Transcatheter Aortic Valve Replacement (TAVR) is a minimally invasive surgical technique used to treat patients with aortic stenosis who are too high-risk for open-heart surgery. The procedure preserves the patient’s own tissue; instead of replacing the faulty valve, surgeons implant an artificial heart valve inside the patient’s stenotic aortic valve.

“A shortcoming of the first generation TAVR technology was leaks, which increased patient mortality,” says McCarthy. The new technology seeks to avoid the problems with the first generation devices, and ensure correct positioning of the replacement valve with no regurgitation.

Bluhm Cardiovascular Institute is rapidly growing its TAVR program with volume on pace to exceed 120 cases in fiscal year 2015 (September 2014 – August 2015) compared to 67 cases in the previous fiscal year (September 2013 – August 2014). The TAVR program at Bluhm Cardiovascular Institute remains the most experienced TAVR program in Illinois.

Another project occupying McCarthy is the ABLATE Post Approval Study – Synergy Ablation Lesions for Non-Paroxysmal Atrial Fibrillation, for which he serves as national principal investigator. The trial, which began about five years ago, examines outcomes for patients who have atrial fibrillation.

Trial participants are treated with the Maze procedure, a surgical treatment using ablation that creates electrical barriers that redirect abnormal electrical signals that cause atrial fibrillation, restoring the heart rhythm and normal blood flow.

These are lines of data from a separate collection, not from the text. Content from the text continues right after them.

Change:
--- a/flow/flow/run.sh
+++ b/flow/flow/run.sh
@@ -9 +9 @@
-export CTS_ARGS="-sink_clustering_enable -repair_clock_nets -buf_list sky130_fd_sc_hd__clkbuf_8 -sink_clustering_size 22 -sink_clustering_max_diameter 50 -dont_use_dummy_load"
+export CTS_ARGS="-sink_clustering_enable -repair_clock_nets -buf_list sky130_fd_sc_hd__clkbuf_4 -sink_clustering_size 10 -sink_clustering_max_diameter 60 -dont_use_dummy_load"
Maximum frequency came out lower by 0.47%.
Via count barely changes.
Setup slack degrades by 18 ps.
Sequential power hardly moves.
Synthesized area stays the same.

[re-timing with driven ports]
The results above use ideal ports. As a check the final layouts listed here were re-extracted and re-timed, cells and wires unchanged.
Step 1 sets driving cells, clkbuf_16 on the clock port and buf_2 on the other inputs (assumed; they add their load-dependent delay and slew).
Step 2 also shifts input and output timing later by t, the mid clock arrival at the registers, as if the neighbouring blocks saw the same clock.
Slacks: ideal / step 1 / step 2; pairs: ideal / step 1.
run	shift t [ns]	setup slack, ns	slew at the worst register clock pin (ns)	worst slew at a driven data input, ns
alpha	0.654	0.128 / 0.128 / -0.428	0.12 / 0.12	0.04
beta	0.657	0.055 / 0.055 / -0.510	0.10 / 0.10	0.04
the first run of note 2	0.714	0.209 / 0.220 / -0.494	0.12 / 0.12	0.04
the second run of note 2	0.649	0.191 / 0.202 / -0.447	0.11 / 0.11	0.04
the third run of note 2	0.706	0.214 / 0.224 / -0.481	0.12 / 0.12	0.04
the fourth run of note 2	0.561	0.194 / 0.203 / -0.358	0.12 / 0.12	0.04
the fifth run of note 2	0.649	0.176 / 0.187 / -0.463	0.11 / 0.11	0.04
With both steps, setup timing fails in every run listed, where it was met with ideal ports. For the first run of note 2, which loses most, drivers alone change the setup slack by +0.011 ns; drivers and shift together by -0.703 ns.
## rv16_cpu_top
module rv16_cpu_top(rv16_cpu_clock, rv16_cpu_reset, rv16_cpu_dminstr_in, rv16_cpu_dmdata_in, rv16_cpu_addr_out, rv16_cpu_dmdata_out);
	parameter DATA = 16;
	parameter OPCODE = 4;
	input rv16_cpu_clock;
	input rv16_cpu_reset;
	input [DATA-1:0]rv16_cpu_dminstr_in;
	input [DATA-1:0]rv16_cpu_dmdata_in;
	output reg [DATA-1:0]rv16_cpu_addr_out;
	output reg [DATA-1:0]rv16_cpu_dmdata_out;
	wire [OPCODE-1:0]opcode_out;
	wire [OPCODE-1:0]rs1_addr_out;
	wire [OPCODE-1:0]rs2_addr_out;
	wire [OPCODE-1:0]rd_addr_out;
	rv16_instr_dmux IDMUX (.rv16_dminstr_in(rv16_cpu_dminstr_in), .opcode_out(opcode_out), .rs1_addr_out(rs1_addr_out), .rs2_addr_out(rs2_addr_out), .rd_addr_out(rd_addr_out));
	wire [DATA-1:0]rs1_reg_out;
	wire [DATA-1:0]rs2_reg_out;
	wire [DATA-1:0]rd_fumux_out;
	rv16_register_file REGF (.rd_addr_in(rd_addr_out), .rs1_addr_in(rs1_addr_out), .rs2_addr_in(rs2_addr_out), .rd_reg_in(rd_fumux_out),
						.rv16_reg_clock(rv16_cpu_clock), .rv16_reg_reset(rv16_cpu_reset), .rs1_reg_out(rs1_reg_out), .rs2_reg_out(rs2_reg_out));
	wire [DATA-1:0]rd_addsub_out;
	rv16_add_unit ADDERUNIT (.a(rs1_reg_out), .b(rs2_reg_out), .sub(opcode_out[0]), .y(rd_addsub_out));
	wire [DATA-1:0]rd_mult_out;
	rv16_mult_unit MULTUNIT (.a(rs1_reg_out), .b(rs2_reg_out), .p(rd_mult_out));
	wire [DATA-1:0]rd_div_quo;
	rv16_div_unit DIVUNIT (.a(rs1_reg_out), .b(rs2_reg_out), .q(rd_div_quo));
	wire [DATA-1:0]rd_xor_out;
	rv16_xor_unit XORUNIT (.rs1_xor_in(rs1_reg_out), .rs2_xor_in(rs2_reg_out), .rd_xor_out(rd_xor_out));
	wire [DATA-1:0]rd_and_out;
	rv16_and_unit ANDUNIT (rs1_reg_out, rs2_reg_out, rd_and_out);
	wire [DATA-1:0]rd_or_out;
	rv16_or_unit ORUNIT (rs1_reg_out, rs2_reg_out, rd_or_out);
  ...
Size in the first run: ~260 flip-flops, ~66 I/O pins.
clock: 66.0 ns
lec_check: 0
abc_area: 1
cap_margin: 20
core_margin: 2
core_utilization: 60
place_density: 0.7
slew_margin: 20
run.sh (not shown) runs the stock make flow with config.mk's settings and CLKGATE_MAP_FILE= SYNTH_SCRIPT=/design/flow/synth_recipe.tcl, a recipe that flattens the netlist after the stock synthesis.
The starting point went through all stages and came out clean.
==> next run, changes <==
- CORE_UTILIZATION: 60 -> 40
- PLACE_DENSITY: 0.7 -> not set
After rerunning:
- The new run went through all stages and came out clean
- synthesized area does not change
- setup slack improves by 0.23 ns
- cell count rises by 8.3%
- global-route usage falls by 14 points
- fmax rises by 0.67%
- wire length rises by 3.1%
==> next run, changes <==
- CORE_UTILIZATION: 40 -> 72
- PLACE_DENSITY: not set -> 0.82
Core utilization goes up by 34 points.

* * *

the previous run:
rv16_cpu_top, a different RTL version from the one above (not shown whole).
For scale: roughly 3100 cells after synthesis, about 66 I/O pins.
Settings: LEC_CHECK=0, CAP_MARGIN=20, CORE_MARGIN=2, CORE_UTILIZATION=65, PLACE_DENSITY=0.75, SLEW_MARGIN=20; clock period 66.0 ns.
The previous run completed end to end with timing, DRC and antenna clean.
From an optimization exercise on the open Yosys and OpenROAD flow, aimed at small area, a short achievable clock period and few clock cycles; shortcuts taken in it are not production practice.
Where RTL was checked, it was by simulation tests only, not by an equivalence proof against the original.

==> 10-06 <==
## sparse_mac_top
module sparse_mac_top
#(
    parameter int NUM_DECODERS = 2,
    parameter int VALUE_W = 16,
    parameter int INDEX_W = 16,
    parameter int DECODER_FIFO_DEPTH = 16,
    parameter int ACCUM_W = 32
)
(
    input mac_clk,
    input mac_rst,
    input [NUM_DECODERS-1:0] sram_valid_i,
    output [NUM_DECODERS-1:0] sram_ready_o,
    input [NUM_DECODERS*(1+VALUE_W+INDEX_W)-1:0] sram_data_i,
    output mac_valid_o,
    output [ACCUM_W-1:0] mac_data_o
);
Settings: LEC_CHECK=0, CAP_MARGIN=20, CORE_MARGIN=2, CORE_UTILIZATION=40, SETUP_SLACK_MARGIN=3.3, SLEW_MARGIN=20, SYNTH_HIERARCHICAL=1; clock period 7.0 ns.
run.sh (not shown) runs the stock make flow with config.mk's settings and CLKGATE_MAP_FILE= SYNTH_SCRIPT=/design/flow/synth_recipe.tcl, a recipe that flattens the netlist after the stock synthesis.
==> 05-21 (differences from 10-06) <==
--- a/flow/design.v
+++ b/flow/design.v
@@ -15,22 +15,10 @@
     output co
 );
 assign s  = a ^ b;
 assign co = a & b;
 endmodule
-module csa_fax (
-    input  a,
-    input  b,
-    input  c,
-    output s,
-    output co
-);
-logic x;
-assign x  = a ^ b;
-assign s  = x ^ c;
-assign co = x ? c : a;
-endmodule
 module sparse_mac_top
 #(
     parameter int NUM_DECODERS = 2,
     parameter int VALUE_W = 16,
     parameter int INDEX_W = 16,
@@ -398,15 +386,10 @@
 assign tree_c[30] = mt_387;
 assign tree_s[31] = mt_390;
 assign tree_c[31] = mt_389;
 always_ff @(posedge mac_clk or negedge mac_rst) begin
     if (~mac_rst) begin
-        hval0 <= '0;
-        b_one <= '0;
-        b_two <= '0;
-        b_neg <= '0;
-        b_top <= 1'b0;
         hv0   <= 1'b0;
         hv1   <= 1'b0;
         diff  <= '0;
         acc_s <= '0;
         acc_c <= '0;
@@ -419,26 +402,28 @@
             2'b01: diff <= c01;
             2'b10: diff <= c10;
             2'b11: diff <= c11;
         endcase
         mq <= match;
-        if (take0) hval0 <= val0;
-        if (take1) begin
-            b_one <= e_one;
-            b_two <= e_two;
-            b_neg <= e_neg;
-            b_top <= val1[15];
-        end
         if (match) begin
             acc_s <= tree_s;
             acc_c <= tree_c;
         end
     end
 end
 always_ff @(posedge mac_clk) begin
     res <= acc_s + acc_c;
-    if (take0) hd0 <= in_done0;
-    if (take1) hd1 <= in_done1;
+    if (take0) begin
+        hval0 <= val0;
+        hd0   <= in_done0;
+    end
+    if (take1) begin
+        b_one <= e_one;
+        b_two <= e_two;
+        b_neg <= e_neg;
+        b_top <= val1[15];
+        hd1   <= in_done1;
+    end
 end
 assign mac_valid_o = fin & ~mq;
 assign mac_data_o  = res;
 endmodule
==> flow/flow/run.sh (new file) <==
#!/bin/bash
set -euo pipefail
export BUFFER_PORTS_ARGS="-buffer_cell sky130_fd_sc_hd__buf_2"
bash standard.sh finish > flow_make.log 2>&1
==> flow/standard.sh (new file) <==
#!/bin/bash
# synth_recipe.tcl (not shown) runs the flow's synth.tcl, then flattens the netlist and writes it again
# the make line also repeats each setting of config.mk as NAME=value (left out here)
make -C /OpenROAD-flow-scripts/flow DESIGN_CONFIG=/design/flow/config.mk WORK_HOME=/design/flow/orfs CLKGATE_MAP_FILE= SYNTH_SCRIPT=/design/flow/synth_recipe.tcl "${@:-finish}"
Settings changed: SETUP_SLACK_MARGIN 3.3 to 3.0.
removed: flow/run.sh
==> 02-09 (differences from 10-06) <==
--- a/flow/design.v
+++ b/flow/design.v
@@ -57,12 +57,10 @@
 logic [VALUE_W-1:0] hval0;
 logic [7:0] b_one, b_two, b_neg;    
 logic b_top;                        
 logic [INDEX_W:0] diff;       
 logic [31:0] acc_s, acc_c;    
-logic [31:0] res;             
-logic mq;                     
 logic fin, both, d_zero, d_neg, pop0, pop1, match, take0, take1;
 assign fin    = (hv0 & hd0) | (hv1 & hd1);
 assign both   = hv0 & hv1 & ~fin;
 assign d_zero = (diff == '0);
 assign d_neg  = diff[INDEX_W];
@@ -408,21 +406,19 @@
         hv0   <= 1'b0;
         hv1   <= 1'b0;
         diff  <= '0;
         acc_s <= '0;
         acc_c <= '0;
-        mq    <= 1'b0;
     end else begin
         hv0 <= take0 | (hv0 & ~pop0);
         hv1 <= take1 | (hv1 & ~pop1);
         case ({take1, take0})
             2'b00: diff <= diff;
             2'b01: diff <= c01;
             2'b10: diff <= c10;
             2'b11: diff <= c11;
         endcase
-        mq <= match;
         if (take0) hval0 <= val0;
         if (take1) begin
             b_one <= e_one;
             b_two <= e_two;
             b_neg <= e_neg;
@@ -433,12 +429,11 @@
             acc_c <= tree_c;
         end
     end
 end
 always_ff @(posedge mac_clk) begin
-    res <= acc_s + acc_c;
     if (take0) hd0 <= in_done0;
     if (take1) hd1 <= in_done1;
 end
-assign mac_valid_o = fin & ~mq;
-assign mac_data_o  = res;
+assign mac_valid_o = fin;
+assign mac_data_o  = acc_s + acc_c;
 endmodule
Settings changed: CORE_UTILIZATION 40 to 60, SETUP_SLACK_MARGIN 3.3 to 3.0.
==> run summary <==
In 10-06 the global-route usage is lower than in 02-09, by 9.9 points. Between 10-06 and 02-09, the lower die area is in 02-09 (gap about 54%, measured against 02-09). Core utilization, lowest first: 05-21, 10-06, 02-09. Cell count, lowest first: 02-09, 05-21, 10-06. Synthesized cell count, lowest first: 05-21, 02-09, 10-06. Routed wire length: 10-06 > 02-09 > 05-21. 10-06 passed the timing, design-rule and antenna checks. 05-21 finished with timing, DRC and antenna clean. 02-09 produced a clean layout. Sequential share of layout area, highest first: 05-21, 10-06, 02-09.
This design comes from an exercise in tuning for small area and a short achievable clock period on the open sky130 flow, not from production work.
At most, simulation tests tie the RTL to the original design; equivalence was not proved.
Only the layout flow was run in run 1; the RTL was not checked for function there.
Power is estimated from default activity; no workload was simulated.

## flow/design.v (module list and top-level ports; edited modules follow where they fit)
// module alu_top: 24 lines
// module ALU: 801 lines
// module alu_fin: 151 lines
// module alu_zd: 70 lines
// module z_nand2: 5 lines
// module z_nor2: 5 lines
// module ha: 6 lines
// module fa: 6 lines
module alu_top(CLK, OP1, OP2, OPRN, OUT, ZERO);
  // ...
==> flow/flow/run.sh <==
#!/bin/bash
set -euo pipefail
bash standard.sh "BUFFER_PORTS_ARGS=-buffer_cell sky130_fd_sc_hd__buf_1" SETUP_SLACK_MARGIN=22.5 finish > standard_flow.log 2>&1
==> flow/standard.sh <==
#!/bin/bash
# synth_recipe.tcl (not shown) runs the flow's synth.tcl, then flattens the netlist and writes it again
# the make line also repeats each setting of config.mk as NAME=value (left out here)
make -C /OpenROAD-flow-scripts/flow DESIGN_CONFIG=/design/flow/config.mk WORK_HOME=/design/flow/orfs CLKGATE_MAP_FILE= SYNTH_SCRIPT=/design/flow/synth_recipe.tcl "${@:-finish}"
==> flow/config.mk <==
export PLATFORM = sky130hd
export DESIGN_NAME = alu_top
export DESIGN_NICKNAME = alu_top
export VERILOG_FILES = /design/flow/design.v
export SDC_FILE = /design/flow/constraint.sdc
export NUM_CORES = 4
export LEC_CHECK = 0
export CAP_MARGIN = 20
export CORE_MARGIN = 2
export CORE_UTILIZATION = 40
export SLEW_MARGIN = 20
export SYNTH_HIERARCHICAL = 1
export SYNTH_MINIMUM_KEEP_SIZE = 0
==> flow/constraint.sdc <==
create_clock -name core_clock -period 29.5 [get_ports {CLK}]
set_input_delay 5.9000 -clock core_clock [delete_from_list [all_inputs] [get_ports {CLK}]]
set_output_delay 5.9000 -clock core_clock [all_outputs]
set_load 0.01 [all_outputs]
==> out/results.tsv, run 1 <==
metric	value	unit
port_buffers	101	
buffers	239	
multi_input_area_share	72.7	%
area_delta_synth_final	17.8	%
cp_slowest_cell	fa_2	
regArea	2050	µm²
post-route-min-period	7110	ps
cts_setup_buffers	51	
p_comb	0.00145	W
vdd_drop_max	0.120	mV
area_share_nonclk_buffers	9.44	%
tap_cells	585	
hold_viol	0	
multi_input_comb_area	15000	µm²
cts_root_buf	clkbuf_16	
outcome	timing/DRC/antenna clean	
die-area	45300	µm²
sh_seq_area	9.99	%
grt_pass1_wl	97.1	mm
maxCapViolCount	0	
ctsHoldBuffers	0	
clock_power	0.000115	W
avgRoutedWirePerCell	25.2	µm
worstPathRequired	29730	ps
timing.critical_path.to	out_q[29]$_DFF_P_	
final_cell_mix	xnor2_1 (286), o22ai_1 (230), fa_1 (208)	
reg2reg_from	oprn_q[0]$_DFF_P_	
met1_usage	37.0	%
utilization	47.7	%
gr-usage-all-layers	28.8	%
worstSetupStartpointType	register	
die_w	213	µm
switchingPower	0.000934	W
r2r_slack	22390	ps
maxSlewHeadroom	24.9	%
place_inst	2470	
swShare	53.2	%
What follows belongs to an exercise in optimizing a design on an open flow for small area; a production flow would make more cautious choices. Where RTL was checked, it was by simulation tests only, not by an equivalence proof against the original. No functional check of the RTL was part of runs 1 to 5. Power and IR drop assume default switching activity.

==> flow/design.v <==
`timescale 1ns/1ns
module frame_top (
    input         clk,
    input         rst_n,
    input  [15:0] data_in,
    output        crc_err,
    output        fifo_full,
    output        fifo_empty,
    output        crc_valid_o,
    output        data_out_ch1,
    output        data_out_ch2,
    output        data_out_ch3,
    output        data_out_ch4,
    output        data_out_ch5,
    output        data_out_ch6,
    output        data_out_ch7,
    output        data_out_ch8,
    output        data_vld_ch1,
    output        data_vld_ch2,
    output        data_vld_ch3,
    output        data_vld_ch4,
    output        data_vld_ch5,
    output        data_vld_ch6,
    output        data_vld_ch7,
    output        data_vld_ch8
);
    localparam [15:0] CRC_OK = 16'h7b9a;
    reg        e1, e2;           
    reg        t1, t2;           
    reg  [3:0] st;               
    reg [15:0] crc;              
    reg  [7:0] ch_sel;
    reg  [7:0] ch_pend;          
    reg        cflag;            
    reg        crc_err_r;
    reg        p0, p1, p2, p3;   
    reg  [3:0] fs;               
    reg  [3:0] wp;               
    reg [15:0] mem [0:7];
    reg  [7:0] vld;              
    reg  [7:0] ow;               
    reg        pb;               
    reg  [3:0] bc;               
    reg  [3:0] rp;               
    wire [15:0] x = data_in ^ ((st[3:1] == 3'd0) ? 16'd0 : crc);
    wire [15:0] crc_nx;
    wire s0 = x[8] ^ x[12];
    wire s1 = x[10] ^ x[14];
    wire s2 = x[5] ^ x[9];
    wire s3 = x[7] ^ x[11];
    wire s4 = x[13] ^ s2;
    wire s5 = x[6] ^ s1;
    wire s6 = x[4] ^ s0;
    wire s7 = x[15] ^ s3;
    wire s8 = x[2] ^ s5;
    wire s9 = x[14] ^ s7;
    wire s10 = x[1] ^ s4;
    wire s11 = x[12] ^ s10;
    wire s12 = x[0] ^ s6;
    wire s13 = x[13] ^ s8;
    wire s14 = x[3] ^ s9;
    wire s15 = x[11] ^ s12;
    wire s16 = x[15] ^ s6;
    assign crc_nx[0] = s15;
    assign crc_nx[1] = s11;
    assign crc_nx[2] = s13;
    assign crc_nx[3] = s14;
    assign crc_nx[4] = s16;
    assign crc_nx[5] = s4 ^ s15;
    assign crc_nx[6] = s5 ^ s11;
    assign crc_nx[7] = s7 ^ s13;
    assign crc_nx[8] = s0 ^ s14;
    assign crc_nx[9] = x[9] ^ x[13] ^ s16;
    assign crc_nx[10] = s1 ^ s4;
    assign crc_nx[11] = x[11] ^ x[15] ^ s5;
    assign crc_nx[12] = x[0] ^ x[4] ^ x[7] ^ x[8] ^ x[15];
    assign crc_nx[13] = x[1] ^ x[8] ^ s2;
    assign crc_nx[14] = x[2] ^ x[6] ^ x[9] ^ x[10];
    assign crc_nx[15] = x[3] ^ x[10] ^ s3;
    wire hdr     = e1 & e2;
    wire trl     = t1 & t2;
    wire in_data = st[3] | st[2];
    wire active  = |vld;
    wire at_trl  = in_data & trl;
    wire good    = (st != 4'd4) & (crc == CRC_OK);
    wire rp_fs   = (rp == fs);
    wire will_ld = (|ch_sel) & (~active | (rp_fs & bc[3] & bc[2]));
    wire full    = (wp[2:0] == rp[2:0]) & (wp[3] ^ rp[3]);
    wire wr_ok   = (st != 4'd0) & ~full;
    wire load    = cflag & p3;
    wire bend    = active & (bc[2:0] == 3'd7);
    wire wend    = bend & bc[3];
    wire last_w  = rp_fs | cflag;
    wire [15:0] rword = mem[rp[2:0]];
    always @(posedge clk or negedge rst_n) begin
        if (!rst_n) begin
            e1 <= 1'b0; e2 <= 1'b0; t1 <= 1'b0; t2 <= 1'b0;
            st <= 4'd0;
            crc_err_r <= 1'b0;
            p0 <= 1'b0; p1 <= 1'b0; p2 <= 1'b0; p3 <= 1'b0;
            cflag <= 1'b0;
            fs <= 4'd0; wp <= 4'd0; rp <= 4'd0;
            vld <= 8'd0;
        end else begin
            e1 <= (data_in == 16'he0e0);
            e2 <= e1;
            t1 <= (data_in == 16'h0e0e);
            t2 <= t1;
            case (st)
                4'd0:    if (hdr) st <= 4'd1;
                4'd1:    st <= 4'd2;
                4'd2:    st <= 4'd3;
                4'd3:    st <= 4'd4;
                4'd12:   st <= 4'd0;
                default: st <= trl ? 4'd0 : st + 4'd1;
            endcase
            crc_err_r <= at_trl & ~good;
            p0 <= at_trl & good;
            p1 <= p0;
            p2 <= p1;
            p3 <= p2;
            if (at_trl & good & will_ld) begin
                fs    <= fs + (st - 4'd4);
                cflag <= 1'b1;
            end else if (load) begin
                cflag <= 1'b0;
            end
            if (st == 4'd0)
                wp <= fs;
            else if (wr_ok)
                wp <= wp + 4'd1;
            if (load)
                vld <= ch_pend;
            else if (wend && last_w)
                vld <= 8'd0;
            if (bend && !bc[3])
                rp <= rp + 4'd1;
        end
    end
    always @(posedge clk) begin
        crc <= crc_nx;
        if (st == 4'd0 && hdr)
            ch_sel <= data_in[7:0];
        if (at_trl & good)
            ch_pend <= ch_sel;
        if (wr_ok)
            mem[wp[2:0]] <= data_in;
        pb <= active & ow[7];
        if (load || (wend && !last_w))
            ow <= rword[15:8];
        else if (bend)
            ow <= rword[7:0];
        else
            ow <= {ow[6:0], 1'b0};
        if (load)
            bc <= 4'd0;
        else
            bc <= bc + 4'd1;
    end
    wire bit_o = ow[7] ^ pb;
    assign crc_err     = crc_err_r;
    assign fifo_full   = 1'b0;
    assign fifo_empty  = ~p3;
    assign crc_valid_o = active;
    assign data_vld_ch1 = vld[0];
    assign data_vld_ch2 = vld[1];
    assign data_vld_ch3 = vld[2];
    assign data_vld_ch4 = vld[3];
    assign data_vld_ch5 = vld[4];
    assign data_vld_ch6 = vld[5];
    assign data_vld_ch7 = vld[6];
    assign data_vld_ch8 = vld[7];
    assign data_out_ch1 = vld[0] & bit_o;
    assign data_out_ch2 = vld[1] & bit_o;
    assign data_out_ch3 = vld[2] & bit_o;
    assign data_out_ch4 = vld[3] & bit_o;
    assign data_out_ch5 = vld[4] & bit_o;
    assign data_out_ch6 = vld[5] & bit_o;
    assign data_out_ch7 = vld[6] & bit_o;
    assign data_out_ch8 = vld[7] & bit_o;
endmodule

McCarthy reports that enrollment was just completed, and the team plans to report the one-year results and follow approximately 350 patients out to three years.


MitraClip Offers Hope for High-Risk Patients with Mitral Valve Regurgitation

Bluhm Cardiovascular Institute is heading up research and implementation of a new treatment for mitral valve regurgitation, one that may offer a minimally invasive option for patients who are too high-risk for open-heart surgery. During the procedure, the MitraClip is inserted percutaneously (minimally invasive approach through the skin) and joins the mitral valve leaflets, reducing backward blood flow.

Bluhm Cardiovascular Institute’s Mark J. Ricciardi, MD leads a team of experts using the technology, which recently received FDA approval for commercial use. (McCarthy presented to the FDA panel.) Bluhm Cardiovascular Institute is also participating in an ongoing trial, COAPT (Cardiovascular Outcomes Assessment of the MitraClip Percutaneous Therapy for Heart Failure Patients with Functional Mitral Regurgitation), which examines the benefit for patients with heart failure who are not improving through medication.

“In a group of patients who are that sick, there’s never a zero risk situation. But MitraClip, in the right patient, is much safer than heart surgery,” says McCarthy.


Excellent outcomes and continued growth

As Bluhm Cardiovascular Institute continues to expand its cardiac surgery program (over the last 10 years, the hospital has seen 648% growth in complex cardiac surgeries and 238% growth overall in cardiac surgery), Dr. McCarthy stresses the focus on valve surgery. Currently, 69% of Bluhm Cardiovascular Institute’s cardiac surgery procedures are valve-related, compared to the STS benchmark of 20%.

“We continue to focus on achieving great outcomes at Bluhm Cardiovascular Institute,” says Dr. McCarthy “Our mortality is low, our morbidity is low, our patient length of stay in the hospital is low, and our “likely to recommend” patient satisfaction scores are in the top 1% compared to peer institutions. All of this together exemplifies enormous value to the patient and to our institution.”